TASK GOAL: Only the lines with the string "sinks" are needed; return each of them from the entries below.

○ ○ ○ ○ ○ ○ ○

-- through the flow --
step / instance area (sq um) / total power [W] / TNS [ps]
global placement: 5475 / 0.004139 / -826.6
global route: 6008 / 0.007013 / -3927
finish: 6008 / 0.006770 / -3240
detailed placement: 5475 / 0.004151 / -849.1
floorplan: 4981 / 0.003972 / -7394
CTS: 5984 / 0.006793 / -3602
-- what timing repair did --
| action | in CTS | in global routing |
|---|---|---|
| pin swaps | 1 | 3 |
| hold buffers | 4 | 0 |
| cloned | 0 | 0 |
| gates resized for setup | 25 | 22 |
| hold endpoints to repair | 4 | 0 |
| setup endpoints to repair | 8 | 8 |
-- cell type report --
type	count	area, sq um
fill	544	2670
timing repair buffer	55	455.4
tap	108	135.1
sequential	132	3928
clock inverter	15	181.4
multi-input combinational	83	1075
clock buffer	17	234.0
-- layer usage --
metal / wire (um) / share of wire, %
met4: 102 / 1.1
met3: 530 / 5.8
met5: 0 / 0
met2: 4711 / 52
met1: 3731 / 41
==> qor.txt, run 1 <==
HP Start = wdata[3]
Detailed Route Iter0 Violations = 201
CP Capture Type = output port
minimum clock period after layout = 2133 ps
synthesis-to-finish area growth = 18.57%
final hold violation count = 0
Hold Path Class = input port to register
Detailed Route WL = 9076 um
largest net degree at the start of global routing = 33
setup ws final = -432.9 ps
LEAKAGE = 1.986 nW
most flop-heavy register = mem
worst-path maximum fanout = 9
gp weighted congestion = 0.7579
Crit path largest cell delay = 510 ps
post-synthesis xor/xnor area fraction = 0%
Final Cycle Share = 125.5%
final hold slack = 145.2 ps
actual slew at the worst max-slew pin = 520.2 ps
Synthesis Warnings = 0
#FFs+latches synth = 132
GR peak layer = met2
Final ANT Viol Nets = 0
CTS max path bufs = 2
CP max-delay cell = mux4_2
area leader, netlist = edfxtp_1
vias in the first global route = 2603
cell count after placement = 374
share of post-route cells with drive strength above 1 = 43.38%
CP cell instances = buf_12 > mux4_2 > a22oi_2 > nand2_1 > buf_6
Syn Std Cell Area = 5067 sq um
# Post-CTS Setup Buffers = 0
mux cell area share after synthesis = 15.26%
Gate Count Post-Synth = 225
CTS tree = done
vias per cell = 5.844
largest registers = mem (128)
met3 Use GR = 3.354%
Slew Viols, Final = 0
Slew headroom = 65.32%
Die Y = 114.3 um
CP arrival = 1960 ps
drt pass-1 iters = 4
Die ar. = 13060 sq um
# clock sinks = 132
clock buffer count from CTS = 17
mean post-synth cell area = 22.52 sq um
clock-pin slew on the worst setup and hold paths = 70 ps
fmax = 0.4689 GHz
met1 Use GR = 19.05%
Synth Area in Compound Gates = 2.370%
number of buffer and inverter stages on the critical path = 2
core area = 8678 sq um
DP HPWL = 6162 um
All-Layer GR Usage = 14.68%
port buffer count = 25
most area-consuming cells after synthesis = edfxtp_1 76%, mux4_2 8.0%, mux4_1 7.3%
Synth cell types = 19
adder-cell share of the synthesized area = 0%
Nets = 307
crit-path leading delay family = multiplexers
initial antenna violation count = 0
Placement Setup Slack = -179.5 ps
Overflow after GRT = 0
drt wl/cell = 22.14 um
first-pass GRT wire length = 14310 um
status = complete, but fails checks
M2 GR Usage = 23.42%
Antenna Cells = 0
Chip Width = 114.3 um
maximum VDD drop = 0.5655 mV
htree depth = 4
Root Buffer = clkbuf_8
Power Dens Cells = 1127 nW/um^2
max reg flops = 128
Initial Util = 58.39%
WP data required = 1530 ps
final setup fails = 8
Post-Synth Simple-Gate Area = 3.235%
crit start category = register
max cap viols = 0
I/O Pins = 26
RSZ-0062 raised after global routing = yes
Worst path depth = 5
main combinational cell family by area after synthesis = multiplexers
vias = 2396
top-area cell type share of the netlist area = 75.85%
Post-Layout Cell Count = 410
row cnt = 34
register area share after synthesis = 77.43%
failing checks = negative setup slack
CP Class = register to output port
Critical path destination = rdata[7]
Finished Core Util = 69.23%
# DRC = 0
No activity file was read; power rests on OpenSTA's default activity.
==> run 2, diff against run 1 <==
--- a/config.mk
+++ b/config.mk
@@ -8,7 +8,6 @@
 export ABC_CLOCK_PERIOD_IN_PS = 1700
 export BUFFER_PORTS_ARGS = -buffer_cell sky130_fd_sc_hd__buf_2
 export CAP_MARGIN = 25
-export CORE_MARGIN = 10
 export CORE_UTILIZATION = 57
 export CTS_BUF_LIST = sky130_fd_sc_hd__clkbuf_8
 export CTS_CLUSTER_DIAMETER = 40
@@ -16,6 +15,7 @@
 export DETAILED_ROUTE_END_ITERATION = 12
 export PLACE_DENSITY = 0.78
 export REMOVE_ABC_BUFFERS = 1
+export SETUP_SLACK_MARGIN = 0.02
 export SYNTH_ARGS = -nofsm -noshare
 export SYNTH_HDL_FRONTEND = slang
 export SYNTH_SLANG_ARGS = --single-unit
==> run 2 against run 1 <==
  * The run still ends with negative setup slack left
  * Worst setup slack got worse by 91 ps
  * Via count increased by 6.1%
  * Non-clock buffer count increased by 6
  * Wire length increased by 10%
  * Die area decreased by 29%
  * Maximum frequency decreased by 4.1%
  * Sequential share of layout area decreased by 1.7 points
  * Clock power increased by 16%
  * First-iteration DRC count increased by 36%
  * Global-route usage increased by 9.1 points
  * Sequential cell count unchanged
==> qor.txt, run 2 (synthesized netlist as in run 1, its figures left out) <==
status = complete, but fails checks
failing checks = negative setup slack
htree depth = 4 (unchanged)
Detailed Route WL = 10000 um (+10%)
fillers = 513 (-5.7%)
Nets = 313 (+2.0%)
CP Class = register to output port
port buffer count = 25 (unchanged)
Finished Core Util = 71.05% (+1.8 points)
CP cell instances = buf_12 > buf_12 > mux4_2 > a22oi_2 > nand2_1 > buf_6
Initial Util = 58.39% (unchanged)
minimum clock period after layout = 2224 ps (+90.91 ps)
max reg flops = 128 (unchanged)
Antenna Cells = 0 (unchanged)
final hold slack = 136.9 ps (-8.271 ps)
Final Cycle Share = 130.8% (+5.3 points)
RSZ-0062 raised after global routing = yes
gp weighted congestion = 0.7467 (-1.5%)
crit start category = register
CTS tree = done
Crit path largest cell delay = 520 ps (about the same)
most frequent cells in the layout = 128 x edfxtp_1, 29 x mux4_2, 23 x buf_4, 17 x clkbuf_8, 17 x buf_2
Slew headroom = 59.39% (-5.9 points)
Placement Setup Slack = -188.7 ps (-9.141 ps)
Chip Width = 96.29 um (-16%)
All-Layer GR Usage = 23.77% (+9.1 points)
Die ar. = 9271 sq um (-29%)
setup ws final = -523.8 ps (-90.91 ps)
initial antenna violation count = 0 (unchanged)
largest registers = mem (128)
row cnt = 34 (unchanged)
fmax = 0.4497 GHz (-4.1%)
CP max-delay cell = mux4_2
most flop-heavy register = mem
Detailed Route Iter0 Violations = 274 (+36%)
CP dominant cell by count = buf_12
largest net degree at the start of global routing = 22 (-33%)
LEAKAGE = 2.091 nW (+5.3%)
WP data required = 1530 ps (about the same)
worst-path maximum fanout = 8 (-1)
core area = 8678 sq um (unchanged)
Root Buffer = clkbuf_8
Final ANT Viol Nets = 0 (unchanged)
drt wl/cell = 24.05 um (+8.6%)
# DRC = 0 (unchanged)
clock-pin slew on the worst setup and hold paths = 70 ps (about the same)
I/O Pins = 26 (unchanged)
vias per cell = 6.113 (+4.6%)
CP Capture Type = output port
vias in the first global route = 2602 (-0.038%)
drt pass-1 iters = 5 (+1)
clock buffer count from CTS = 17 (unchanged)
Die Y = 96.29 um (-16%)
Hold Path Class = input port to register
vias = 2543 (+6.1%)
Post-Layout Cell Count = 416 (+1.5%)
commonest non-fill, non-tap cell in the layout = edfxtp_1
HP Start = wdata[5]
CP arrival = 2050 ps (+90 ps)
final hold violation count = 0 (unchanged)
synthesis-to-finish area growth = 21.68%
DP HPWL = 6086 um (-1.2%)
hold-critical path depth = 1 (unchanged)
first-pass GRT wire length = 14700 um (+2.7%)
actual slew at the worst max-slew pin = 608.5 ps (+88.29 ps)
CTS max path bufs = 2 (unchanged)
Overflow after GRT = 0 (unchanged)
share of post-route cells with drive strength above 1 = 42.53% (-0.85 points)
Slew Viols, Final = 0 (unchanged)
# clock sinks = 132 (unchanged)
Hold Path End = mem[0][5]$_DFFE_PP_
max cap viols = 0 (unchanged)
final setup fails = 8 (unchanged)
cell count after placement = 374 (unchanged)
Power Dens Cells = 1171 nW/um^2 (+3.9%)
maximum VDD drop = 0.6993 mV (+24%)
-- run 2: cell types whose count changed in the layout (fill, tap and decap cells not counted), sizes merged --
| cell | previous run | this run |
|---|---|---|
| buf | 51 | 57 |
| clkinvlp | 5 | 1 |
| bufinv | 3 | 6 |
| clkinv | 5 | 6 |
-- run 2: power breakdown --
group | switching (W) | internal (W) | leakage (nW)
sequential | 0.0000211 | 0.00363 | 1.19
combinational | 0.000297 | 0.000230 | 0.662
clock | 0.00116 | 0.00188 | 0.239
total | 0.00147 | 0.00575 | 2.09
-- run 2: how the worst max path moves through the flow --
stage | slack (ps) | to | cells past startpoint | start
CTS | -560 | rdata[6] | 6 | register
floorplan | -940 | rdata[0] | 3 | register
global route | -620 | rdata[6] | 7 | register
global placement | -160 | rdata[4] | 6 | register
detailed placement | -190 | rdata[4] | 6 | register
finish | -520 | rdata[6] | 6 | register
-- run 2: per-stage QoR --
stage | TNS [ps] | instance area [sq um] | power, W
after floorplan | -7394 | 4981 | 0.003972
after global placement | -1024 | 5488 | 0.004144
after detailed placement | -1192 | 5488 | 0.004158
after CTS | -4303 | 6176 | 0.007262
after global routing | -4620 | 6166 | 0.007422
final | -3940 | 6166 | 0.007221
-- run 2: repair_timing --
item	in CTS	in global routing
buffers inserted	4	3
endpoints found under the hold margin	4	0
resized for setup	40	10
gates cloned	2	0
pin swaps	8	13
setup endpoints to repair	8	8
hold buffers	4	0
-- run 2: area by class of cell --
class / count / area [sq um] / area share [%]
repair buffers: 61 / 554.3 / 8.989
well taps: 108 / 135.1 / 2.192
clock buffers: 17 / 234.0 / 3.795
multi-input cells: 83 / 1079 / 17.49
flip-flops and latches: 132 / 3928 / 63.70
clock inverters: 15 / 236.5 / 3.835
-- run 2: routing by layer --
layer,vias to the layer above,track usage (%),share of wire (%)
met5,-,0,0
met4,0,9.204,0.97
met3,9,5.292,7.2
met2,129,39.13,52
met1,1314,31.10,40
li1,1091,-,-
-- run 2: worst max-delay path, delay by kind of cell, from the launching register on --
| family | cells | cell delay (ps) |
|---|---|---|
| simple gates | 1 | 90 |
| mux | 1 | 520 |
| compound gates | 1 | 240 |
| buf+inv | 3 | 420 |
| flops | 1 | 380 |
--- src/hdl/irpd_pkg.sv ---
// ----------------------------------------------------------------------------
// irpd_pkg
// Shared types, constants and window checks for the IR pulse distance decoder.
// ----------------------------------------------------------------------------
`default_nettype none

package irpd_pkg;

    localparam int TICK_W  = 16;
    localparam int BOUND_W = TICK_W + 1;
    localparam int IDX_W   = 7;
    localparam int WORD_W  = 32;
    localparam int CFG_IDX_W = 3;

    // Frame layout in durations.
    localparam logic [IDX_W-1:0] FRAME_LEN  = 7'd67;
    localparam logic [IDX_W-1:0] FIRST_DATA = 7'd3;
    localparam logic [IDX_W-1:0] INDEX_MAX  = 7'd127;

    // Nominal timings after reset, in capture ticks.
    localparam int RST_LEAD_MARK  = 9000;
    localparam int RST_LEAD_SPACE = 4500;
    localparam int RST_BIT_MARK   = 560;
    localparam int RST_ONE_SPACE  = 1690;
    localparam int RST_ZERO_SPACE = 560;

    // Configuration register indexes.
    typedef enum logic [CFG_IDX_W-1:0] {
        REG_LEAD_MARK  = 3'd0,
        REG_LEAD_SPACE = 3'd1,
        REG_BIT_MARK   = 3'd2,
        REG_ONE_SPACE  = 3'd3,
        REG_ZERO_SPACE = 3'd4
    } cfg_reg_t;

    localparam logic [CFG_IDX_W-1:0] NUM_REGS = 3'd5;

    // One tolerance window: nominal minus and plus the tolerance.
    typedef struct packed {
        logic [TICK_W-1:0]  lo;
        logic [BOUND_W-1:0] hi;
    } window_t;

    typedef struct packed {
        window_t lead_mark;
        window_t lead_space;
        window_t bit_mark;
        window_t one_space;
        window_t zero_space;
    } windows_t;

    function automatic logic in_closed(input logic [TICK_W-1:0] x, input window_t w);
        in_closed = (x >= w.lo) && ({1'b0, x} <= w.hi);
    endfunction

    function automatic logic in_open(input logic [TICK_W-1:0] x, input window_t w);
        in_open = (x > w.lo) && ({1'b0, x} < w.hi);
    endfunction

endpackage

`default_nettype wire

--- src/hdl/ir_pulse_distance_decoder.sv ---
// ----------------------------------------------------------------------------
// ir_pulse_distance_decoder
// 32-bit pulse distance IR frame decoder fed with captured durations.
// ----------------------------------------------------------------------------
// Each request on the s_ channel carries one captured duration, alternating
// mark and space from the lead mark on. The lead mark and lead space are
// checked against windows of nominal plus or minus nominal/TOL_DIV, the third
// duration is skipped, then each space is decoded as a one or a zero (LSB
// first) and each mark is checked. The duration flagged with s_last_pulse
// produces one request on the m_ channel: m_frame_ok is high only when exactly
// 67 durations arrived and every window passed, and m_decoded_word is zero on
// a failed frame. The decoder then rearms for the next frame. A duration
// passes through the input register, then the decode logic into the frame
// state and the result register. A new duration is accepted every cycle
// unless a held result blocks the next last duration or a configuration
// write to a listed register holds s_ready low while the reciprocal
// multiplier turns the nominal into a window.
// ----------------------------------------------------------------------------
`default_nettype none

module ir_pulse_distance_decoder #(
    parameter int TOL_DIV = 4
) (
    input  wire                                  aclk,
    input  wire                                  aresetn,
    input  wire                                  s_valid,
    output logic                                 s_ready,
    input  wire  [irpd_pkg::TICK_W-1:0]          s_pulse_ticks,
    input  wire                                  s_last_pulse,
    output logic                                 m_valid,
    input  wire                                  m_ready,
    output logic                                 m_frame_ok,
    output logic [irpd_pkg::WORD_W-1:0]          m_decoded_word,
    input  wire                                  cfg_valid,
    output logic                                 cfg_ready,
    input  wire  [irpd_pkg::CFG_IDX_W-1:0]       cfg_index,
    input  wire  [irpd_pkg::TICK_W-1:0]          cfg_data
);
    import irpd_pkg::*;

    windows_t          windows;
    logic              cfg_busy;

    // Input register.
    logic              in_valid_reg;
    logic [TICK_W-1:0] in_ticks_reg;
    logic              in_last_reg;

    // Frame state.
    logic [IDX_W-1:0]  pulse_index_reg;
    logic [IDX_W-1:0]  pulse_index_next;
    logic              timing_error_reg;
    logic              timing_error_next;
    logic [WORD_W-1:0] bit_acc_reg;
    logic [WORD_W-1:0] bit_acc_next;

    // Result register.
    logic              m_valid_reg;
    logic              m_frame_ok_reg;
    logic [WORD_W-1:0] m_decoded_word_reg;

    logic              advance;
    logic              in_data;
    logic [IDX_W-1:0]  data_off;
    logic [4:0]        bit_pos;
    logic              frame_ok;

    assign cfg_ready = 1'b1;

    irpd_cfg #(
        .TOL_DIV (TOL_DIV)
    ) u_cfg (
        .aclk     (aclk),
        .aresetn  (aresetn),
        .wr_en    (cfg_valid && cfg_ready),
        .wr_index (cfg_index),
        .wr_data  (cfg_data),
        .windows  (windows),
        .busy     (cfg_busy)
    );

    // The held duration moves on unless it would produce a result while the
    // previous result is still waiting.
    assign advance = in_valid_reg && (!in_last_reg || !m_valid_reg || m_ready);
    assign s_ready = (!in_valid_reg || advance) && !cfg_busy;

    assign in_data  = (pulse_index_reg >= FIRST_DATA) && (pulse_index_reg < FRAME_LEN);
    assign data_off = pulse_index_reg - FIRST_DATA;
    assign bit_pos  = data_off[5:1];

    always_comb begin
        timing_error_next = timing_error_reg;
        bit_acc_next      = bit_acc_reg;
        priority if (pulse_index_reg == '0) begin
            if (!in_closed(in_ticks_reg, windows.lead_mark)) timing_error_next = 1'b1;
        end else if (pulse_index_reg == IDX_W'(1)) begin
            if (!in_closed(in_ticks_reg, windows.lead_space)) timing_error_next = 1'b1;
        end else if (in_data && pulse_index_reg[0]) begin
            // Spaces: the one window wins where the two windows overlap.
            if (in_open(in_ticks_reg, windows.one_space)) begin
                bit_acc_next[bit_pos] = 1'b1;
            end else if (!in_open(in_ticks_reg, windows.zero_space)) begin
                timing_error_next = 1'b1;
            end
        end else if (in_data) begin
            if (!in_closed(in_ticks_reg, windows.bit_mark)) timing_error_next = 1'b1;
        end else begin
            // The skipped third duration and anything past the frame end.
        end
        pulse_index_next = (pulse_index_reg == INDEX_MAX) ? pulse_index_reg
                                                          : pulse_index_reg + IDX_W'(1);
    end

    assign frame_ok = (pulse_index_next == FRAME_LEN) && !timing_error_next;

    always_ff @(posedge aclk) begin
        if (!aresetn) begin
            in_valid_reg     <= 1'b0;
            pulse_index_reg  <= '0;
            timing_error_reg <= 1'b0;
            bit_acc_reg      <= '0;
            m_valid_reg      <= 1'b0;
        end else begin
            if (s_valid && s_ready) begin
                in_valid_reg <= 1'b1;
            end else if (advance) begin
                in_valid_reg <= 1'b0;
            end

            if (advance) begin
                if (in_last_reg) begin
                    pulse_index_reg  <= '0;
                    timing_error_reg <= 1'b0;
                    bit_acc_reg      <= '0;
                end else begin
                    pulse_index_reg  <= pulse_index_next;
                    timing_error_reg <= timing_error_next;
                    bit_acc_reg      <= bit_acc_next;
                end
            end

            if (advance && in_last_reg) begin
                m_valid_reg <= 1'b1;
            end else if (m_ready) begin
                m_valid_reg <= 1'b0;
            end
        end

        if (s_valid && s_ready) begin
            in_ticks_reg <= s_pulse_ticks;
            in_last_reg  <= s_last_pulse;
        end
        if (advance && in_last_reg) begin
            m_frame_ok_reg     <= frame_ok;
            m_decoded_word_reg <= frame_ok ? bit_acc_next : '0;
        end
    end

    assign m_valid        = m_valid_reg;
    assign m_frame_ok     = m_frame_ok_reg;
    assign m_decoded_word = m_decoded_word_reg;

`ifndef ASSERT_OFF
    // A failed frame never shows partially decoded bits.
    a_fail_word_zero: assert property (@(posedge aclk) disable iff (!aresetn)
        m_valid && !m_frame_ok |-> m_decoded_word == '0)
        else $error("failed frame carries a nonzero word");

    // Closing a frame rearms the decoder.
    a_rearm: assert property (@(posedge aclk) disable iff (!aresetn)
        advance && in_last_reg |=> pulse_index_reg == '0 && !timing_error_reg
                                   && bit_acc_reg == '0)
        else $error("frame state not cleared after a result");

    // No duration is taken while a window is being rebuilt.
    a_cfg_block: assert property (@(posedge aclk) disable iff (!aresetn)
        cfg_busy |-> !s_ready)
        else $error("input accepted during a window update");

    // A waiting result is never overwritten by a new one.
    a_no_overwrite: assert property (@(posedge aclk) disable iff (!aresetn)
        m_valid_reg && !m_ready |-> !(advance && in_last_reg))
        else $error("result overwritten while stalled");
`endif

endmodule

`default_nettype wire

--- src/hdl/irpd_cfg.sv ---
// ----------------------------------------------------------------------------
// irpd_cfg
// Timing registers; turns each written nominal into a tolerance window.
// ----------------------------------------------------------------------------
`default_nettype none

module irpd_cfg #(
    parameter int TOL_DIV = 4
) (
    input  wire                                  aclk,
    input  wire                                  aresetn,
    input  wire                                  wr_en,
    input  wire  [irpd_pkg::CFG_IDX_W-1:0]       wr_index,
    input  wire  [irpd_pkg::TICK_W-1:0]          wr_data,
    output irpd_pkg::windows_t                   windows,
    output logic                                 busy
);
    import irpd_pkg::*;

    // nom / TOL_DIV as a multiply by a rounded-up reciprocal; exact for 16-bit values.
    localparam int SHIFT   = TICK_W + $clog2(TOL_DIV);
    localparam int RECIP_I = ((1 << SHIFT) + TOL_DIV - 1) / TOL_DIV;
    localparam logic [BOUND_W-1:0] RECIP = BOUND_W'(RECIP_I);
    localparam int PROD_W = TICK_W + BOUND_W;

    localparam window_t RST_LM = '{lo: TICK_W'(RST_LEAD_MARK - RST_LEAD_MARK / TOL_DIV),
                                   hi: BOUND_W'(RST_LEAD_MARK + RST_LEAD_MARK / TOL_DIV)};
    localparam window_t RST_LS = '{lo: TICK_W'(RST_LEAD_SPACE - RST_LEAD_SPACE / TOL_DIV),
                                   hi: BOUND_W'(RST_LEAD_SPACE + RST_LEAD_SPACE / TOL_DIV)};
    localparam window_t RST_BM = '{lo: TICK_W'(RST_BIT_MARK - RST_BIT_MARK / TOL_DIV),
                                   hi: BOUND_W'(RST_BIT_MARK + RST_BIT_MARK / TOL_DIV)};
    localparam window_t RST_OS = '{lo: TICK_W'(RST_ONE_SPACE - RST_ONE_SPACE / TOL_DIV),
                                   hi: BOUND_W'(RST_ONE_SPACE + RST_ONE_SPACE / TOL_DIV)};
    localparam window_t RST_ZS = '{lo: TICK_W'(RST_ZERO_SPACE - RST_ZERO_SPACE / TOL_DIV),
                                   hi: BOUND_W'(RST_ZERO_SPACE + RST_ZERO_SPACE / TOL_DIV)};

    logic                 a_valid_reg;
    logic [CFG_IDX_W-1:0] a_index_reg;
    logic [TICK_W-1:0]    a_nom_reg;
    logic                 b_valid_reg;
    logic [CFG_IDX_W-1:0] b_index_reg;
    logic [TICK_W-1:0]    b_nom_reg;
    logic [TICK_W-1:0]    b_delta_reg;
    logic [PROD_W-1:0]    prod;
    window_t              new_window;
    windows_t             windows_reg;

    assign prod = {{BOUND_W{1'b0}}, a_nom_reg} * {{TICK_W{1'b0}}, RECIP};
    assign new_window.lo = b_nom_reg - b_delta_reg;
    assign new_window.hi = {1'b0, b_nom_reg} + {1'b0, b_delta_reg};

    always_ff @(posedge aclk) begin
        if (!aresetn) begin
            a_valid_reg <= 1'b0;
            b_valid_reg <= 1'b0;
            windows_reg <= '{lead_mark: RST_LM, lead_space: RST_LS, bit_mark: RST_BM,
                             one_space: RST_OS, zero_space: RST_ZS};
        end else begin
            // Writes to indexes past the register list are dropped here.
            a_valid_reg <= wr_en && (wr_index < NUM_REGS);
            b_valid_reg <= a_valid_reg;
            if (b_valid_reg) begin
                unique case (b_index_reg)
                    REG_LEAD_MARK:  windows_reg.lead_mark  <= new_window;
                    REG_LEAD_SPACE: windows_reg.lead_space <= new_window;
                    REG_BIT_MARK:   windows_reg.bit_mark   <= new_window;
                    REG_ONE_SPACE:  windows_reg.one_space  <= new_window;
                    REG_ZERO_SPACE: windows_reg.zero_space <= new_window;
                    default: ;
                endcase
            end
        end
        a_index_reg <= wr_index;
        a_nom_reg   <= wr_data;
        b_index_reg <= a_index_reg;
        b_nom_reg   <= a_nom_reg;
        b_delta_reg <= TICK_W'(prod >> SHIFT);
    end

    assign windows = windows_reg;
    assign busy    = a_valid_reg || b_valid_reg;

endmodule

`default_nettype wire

○ ○ ○ ○ ○ ○ ○

TASK SOLUTION:
# clock sinks = 132
# clock sinks = 132 (unchanged)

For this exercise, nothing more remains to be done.